# Problem description
What number of lines in the records below hold the word "drivers"? Give that number alone.

# Records provided
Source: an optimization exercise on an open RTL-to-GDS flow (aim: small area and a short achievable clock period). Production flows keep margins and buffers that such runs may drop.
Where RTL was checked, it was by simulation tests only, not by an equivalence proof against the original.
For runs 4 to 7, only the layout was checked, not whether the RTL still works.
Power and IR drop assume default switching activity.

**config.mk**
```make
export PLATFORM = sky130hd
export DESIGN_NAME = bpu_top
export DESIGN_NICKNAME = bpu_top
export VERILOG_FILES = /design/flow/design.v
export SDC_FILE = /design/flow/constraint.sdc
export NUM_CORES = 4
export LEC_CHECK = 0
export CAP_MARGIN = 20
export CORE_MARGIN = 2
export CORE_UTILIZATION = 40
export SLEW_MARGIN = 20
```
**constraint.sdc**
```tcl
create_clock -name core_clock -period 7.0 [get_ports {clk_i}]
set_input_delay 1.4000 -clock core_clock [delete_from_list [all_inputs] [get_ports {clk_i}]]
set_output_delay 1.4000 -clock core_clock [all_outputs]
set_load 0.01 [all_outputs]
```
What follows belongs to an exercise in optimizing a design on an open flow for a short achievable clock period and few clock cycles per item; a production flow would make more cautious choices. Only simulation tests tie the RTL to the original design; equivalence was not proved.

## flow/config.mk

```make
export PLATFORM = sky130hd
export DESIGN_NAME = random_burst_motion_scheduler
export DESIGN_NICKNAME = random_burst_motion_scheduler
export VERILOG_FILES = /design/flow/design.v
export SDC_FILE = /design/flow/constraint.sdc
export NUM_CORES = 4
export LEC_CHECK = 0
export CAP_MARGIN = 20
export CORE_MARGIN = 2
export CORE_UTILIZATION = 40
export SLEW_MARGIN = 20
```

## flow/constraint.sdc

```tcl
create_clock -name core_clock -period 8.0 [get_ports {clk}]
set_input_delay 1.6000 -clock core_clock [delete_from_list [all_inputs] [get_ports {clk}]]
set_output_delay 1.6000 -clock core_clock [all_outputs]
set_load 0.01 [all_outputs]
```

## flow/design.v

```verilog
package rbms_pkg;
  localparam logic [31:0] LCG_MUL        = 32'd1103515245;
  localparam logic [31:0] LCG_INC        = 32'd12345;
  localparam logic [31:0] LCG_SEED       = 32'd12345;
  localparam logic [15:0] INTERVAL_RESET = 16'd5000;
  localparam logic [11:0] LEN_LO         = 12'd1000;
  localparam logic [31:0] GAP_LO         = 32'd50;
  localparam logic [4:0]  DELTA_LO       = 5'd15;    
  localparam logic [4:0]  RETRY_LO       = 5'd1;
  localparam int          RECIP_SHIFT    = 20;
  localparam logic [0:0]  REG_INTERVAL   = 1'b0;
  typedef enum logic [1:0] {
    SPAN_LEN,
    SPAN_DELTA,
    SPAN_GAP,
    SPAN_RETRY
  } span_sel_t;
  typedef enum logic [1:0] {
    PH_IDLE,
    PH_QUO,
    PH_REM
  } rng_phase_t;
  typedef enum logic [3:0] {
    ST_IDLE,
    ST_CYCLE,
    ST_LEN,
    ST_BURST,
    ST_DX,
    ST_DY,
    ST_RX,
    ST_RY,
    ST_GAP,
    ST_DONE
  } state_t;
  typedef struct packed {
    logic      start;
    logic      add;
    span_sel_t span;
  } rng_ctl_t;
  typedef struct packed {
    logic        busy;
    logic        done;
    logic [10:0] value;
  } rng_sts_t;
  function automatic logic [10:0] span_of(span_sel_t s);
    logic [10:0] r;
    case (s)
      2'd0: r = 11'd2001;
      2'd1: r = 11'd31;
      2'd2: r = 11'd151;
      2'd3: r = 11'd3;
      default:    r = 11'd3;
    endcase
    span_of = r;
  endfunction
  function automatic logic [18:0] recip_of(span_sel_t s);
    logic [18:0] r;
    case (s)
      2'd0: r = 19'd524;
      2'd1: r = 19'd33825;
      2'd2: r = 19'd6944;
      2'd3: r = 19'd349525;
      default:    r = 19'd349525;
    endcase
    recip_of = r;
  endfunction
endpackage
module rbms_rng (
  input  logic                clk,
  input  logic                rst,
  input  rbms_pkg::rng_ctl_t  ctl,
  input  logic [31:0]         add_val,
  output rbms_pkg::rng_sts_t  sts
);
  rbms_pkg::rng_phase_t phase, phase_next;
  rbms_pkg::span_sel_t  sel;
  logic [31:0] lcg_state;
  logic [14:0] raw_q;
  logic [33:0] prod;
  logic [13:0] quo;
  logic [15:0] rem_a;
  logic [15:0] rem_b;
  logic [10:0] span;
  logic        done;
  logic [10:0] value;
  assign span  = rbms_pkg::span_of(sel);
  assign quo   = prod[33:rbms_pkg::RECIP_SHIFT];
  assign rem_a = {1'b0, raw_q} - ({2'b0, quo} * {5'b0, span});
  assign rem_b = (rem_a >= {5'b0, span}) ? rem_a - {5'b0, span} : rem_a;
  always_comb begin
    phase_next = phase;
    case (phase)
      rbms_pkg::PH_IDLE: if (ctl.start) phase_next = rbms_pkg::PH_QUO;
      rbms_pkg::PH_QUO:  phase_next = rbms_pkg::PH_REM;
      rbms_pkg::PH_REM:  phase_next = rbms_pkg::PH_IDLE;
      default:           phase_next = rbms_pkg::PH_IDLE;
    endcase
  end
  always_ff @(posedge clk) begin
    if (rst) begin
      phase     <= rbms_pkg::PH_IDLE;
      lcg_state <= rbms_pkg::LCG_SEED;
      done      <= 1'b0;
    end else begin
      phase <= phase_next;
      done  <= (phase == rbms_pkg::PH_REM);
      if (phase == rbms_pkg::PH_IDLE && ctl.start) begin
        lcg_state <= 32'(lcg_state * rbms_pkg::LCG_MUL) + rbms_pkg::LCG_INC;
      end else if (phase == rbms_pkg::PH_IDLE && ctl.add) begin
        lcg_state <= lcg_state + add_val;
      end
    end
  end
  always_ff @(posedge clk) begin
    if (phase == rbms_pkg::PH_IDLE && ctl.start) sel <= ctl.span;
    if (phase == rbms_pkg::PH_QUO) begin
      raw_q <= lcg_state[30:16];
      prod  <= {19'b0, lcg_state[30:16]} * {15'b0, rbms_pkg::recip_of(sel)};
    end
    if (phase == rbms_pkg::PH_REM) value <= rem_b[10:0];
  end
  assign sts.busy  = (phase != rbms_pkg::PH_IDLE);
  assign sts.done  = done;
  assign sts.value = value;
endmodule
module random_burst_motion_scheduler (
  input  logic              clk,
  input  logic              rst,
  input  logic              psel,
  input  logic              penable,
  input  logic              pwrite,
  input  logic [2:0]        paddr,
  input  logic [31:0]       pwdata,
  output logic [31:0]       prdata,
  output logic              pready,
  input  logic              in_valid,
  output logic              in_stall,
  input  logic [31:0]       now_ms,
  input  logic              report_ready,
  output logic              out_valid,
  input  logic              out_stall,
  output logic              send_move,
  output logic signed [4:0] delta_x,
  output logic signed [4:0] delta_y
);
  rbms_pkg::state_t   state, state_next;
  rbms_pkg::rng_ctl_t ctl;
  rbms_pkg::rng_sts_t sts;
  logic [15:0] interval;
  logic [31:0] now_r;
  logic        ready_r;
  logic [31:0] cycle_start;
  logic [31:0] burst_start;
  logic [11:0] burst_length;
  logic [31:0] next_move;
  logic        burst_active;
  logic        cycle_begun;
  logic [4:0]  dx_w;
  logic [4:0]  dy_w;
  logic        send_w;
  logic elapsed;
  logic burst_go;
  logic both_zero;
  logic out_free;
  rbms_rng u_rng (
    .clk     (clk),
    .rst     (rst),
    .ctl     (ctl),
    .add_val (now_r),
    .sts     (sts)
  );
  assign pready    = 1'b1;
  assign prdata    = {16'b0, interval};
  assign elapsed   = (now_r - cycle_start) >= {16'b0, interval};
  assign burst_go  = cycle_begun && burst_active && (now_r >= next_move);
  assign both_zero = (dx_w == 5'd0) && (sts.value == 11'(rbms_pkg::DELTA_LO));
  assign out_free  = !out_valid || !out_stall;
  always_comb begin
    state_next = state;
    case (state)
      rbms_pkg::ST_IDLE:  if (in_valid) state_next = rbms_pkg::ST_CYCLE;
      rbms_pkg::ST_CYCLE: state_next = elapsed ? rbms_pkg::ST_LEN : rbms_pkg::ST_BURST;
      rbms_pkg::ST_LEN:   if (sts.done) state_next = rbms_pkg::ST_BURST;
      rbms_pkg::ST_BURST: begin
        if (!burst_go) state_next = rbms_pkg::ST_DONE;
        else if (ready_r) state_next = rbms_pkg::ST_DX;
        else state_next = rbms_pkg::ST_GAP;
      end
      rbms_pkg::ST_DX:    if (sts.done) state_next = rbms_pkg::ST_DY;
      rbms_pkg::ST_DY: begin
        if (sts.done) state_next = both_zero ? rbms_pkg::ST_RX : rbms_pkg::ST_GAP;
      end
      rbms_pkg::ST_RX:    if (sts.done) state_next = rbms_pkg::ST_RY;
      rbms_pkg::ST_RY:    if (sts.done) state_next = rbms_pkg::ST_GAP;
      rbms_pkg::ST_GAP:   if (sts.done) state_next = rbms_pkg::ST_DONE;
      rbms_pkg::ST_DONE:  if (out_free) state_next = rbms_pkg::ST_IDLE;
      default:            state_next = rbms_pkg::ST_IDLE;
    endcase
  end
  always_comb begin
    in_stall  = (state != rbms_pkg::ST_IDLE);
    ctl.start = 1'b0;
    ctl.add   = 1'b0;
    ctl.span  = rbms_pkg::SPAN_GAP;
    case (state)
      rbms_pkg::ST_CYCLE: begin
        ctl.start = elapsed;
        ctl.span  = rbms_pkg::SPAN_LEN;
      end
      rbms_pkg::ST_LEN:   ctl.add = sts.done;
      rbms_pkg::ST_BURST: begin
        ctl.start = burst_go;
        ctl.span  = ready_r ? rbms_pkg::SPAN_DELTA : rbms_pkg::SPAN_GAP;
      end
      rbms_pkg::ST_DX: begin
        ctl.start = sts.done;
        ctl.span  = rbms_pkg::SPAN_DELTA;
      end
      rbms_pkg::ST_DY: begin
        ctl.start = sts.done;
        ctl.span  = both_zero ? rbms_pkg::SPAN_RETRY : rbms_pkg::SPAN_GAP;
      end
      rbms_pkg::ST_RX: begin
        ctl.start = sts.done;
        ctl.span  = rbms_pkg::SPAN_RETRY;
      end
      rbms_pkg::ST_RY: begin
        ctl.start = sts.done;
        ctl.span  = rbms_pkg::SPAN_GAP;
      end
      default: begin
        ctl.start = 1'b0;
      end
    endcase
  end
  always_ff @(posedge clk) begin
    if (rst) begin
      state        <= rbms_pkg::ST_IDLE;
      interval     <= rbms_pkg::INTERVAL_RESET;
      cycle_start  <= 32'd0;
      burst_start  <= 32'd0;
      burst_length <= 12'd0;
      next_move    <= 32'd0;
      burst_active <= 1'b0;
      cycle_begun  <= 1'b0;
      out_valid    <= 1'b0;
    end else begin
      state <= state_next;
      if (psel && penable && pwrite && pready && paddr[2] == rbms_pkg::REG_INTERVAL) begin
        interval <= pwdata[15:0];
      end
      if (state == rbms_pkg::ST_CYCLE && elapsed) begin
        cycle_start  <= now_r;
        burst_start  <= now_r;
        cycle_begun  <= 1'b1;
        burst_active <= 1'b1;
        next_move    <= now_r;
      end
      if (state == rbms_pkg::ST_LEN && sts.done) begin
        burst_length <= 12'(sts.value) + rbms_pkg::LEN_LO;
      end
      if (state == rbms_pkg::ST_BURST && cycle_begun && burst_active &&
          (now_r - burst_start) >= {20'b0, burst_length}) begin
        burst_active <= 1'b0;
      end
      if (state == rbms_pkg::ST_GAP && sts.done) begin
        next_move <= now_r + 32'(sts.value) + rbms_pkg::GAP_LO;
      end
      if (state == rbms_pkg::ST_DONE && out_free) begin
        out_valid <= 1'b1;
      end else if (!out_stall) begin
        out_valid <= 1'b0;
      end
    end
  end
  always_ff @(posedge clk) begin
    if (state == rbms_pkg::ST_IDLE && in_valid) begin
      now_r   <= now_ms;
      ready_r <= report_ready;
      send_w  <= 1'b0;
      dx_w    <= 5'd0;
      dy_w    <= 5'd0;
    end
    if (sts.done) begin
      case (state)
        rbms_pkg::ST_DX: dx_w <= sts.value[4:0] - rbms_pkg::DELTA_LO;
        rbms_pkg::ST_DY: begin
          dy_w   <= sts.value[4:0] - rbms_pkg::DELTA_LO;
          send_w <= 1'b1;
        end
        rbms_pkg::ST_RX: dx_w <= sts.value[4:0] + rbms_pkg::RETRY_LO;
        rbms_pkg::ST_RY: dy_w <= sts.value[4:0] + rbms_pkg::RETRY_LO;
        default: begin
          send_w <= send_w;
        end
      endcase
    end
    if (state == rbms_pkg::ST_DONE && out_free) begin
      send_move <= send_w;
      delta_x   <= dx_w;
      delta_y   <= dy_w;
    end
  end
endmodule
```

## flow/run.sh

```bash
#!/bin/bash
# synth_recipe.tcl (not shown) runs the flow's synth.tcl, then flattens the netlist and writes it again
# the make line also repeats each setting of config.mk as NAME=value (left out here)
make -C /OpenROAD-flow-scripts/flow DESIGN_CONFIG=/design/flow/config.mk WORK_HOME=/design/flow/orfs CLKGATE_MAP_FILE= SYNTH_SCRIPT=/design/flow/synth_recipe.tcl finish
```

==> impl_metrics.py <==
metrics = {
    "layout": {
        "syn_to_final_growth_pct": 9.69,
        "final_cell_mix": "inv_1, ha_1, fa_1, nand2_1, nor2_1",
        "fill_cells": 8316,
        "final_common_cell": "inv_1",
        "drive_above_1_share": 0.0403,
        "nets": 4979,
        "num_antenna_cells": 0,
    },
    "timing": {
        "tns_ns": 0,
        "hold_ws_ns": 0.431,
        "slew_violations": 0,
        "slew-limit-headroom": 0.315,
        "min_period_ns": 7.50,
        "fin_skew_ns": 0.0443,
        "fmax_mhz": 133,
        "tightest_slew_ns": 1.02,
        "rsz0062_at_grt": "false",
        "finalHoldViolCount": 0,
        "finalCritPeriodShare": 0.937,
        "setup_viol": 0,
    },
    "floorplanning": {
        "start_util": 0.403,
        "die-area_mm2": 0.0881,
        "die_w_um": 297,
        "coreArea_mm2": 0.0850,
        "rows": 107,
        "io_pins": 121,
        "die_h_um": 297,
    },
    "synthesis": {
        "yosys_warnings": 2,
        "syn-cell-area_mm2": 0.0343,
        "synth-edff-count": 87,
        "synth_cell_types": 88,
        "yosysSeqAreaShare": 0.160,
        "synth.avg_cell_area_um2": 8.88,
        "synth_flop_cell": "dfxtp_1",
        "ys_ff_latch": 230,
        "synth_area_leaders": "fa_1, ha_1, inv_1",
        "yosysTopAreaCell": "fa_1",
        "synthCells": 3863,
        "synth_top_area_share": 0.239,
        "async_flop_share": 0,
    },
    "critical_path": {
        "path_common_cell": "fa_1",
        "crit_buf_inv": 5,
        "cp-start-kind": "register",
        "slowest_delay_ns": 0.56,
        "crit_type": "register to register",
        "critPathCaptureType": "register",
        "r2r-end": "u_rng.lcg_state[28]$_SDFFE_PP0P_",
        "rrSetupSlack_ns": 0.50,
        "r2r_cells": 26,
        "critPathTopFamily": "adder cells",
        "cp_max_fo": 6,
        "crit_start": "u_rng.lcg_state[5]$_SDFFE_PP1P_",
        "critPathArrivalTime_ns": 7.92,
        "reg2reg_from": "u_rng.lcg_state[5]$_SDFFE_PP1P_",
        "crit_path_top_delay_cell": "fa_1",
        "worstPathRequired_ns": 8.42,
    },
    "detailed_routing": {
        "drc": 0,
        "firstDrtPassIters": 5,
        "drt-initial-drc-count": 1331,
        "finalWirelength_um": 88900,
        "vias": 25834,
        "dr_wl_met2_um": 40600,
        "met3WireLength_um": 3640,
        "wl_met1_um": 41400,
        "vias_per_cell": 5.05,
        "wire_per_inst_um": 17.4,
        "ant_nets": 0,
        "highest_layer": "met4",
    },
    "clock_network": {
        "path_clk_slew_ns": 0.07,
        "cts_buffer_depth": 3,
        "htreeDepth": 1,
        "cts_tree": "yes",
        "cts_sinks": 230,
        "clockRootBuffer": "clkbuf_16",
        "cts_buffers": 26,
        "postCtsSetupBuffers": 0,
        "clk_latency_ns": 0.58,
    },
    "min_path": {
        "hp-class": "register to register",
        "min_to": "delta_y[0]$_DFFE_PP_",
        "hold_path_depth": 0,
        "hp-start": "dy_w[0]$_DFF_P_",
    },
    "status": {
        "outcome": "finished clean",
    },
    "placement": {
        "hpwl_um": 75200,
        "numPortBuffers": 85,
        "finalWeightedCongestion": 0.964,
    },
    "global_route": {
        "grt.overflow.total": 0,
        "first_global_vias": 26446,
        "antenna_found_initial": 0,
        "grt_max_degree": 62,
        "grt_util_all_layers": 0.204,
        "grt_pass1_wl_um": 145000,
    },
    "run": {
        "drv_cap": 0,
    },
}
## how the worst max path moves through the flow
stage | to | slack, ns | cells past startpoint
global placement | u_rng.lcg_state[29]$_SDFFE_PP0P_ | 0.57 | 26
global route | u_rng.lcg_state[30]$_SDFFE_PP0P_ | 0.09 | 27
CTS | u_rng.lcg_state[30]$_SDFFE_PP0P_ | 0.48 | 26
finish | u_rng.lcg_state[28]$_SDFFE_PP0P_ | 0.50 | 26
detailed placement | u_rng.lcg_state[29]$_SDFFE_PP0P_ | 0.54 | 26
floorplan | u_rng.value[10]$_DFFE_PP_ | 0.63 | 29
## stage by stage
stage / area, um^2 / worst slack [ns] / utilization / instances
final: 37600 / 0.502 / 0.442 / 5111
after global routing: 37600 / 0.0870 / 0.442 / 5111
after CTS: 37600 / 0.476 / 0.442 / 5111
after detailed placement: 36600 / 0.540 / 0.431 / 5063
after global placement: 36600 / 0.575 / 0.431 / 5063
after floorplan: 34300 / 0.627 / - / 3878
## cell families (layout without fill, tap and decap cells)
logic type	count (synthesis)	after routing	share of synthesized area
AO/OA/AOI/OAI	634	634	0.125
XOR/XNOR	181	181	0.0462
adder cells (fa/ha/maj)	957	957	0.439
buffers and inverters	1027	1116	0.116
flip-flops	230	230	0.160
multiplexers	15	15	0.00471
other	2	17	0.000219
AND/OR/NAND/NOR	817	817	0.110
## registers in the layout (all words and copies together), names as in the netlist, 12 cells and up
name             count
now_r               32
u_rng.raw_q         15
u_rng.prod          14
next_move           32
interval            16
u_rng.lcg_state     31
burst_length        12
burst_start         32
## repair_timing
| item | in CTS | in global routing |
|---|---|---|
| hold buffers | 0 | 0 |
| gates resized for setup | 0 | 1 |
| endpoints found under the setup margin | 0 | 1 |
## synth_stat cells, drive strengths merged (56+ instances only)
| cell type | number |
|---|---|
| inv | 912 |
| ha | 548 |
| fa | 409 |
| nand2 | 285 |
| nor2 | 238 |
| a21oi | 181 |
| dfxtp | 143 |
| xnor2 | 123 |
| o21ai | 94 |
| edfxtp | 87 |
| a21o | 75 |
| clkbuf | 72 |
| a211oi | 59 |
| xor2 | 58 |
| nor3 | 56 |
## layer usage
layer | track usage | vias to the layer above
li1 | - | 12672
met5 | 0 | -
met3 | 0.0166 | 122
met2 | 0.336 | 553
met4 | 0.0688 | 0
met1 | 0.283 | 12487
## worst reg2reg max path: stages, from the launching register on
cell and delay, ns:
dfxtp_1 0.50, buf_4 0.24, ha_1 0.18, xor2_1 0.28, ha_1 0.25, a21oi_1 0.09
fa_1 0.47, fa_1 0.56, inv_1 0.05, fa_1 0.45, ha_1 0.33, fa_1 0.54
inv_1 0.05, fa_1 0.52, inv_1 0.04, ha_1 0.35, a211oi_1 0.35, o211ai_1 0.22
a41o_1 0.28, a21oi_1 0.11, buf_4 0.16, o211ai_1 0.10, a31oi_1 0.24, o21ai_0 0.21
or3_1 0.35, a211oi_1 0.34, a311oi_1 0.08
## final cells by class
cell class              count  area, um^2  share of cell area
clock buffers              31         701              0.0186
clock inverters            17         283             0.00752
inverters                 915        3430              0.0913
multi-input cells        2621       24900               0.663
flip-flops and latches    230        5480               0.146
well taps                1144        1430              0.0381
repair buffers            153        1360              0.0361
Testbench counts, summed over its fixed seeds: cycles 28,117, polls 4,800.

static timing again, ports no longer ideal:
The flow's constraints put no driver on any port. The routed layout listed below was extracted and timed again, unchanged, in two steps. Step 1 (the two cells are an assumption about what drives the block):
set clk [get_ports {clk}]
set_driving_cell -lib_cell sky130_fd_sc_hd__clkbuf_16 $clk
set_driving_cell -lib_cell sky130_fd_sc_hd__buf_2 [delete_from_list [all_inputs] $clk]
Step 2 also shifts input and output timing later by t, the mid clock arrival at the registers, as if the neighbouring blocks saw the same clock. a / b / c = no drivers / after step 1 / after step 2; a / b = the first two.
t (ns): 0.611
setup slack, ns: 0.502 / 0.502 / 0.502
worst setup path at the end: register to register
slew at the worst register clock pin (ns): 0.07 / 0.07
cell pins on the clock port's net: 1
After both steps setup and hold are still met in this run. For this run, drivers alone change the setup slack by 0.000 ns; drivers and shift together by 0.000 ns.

# Answer for the task
2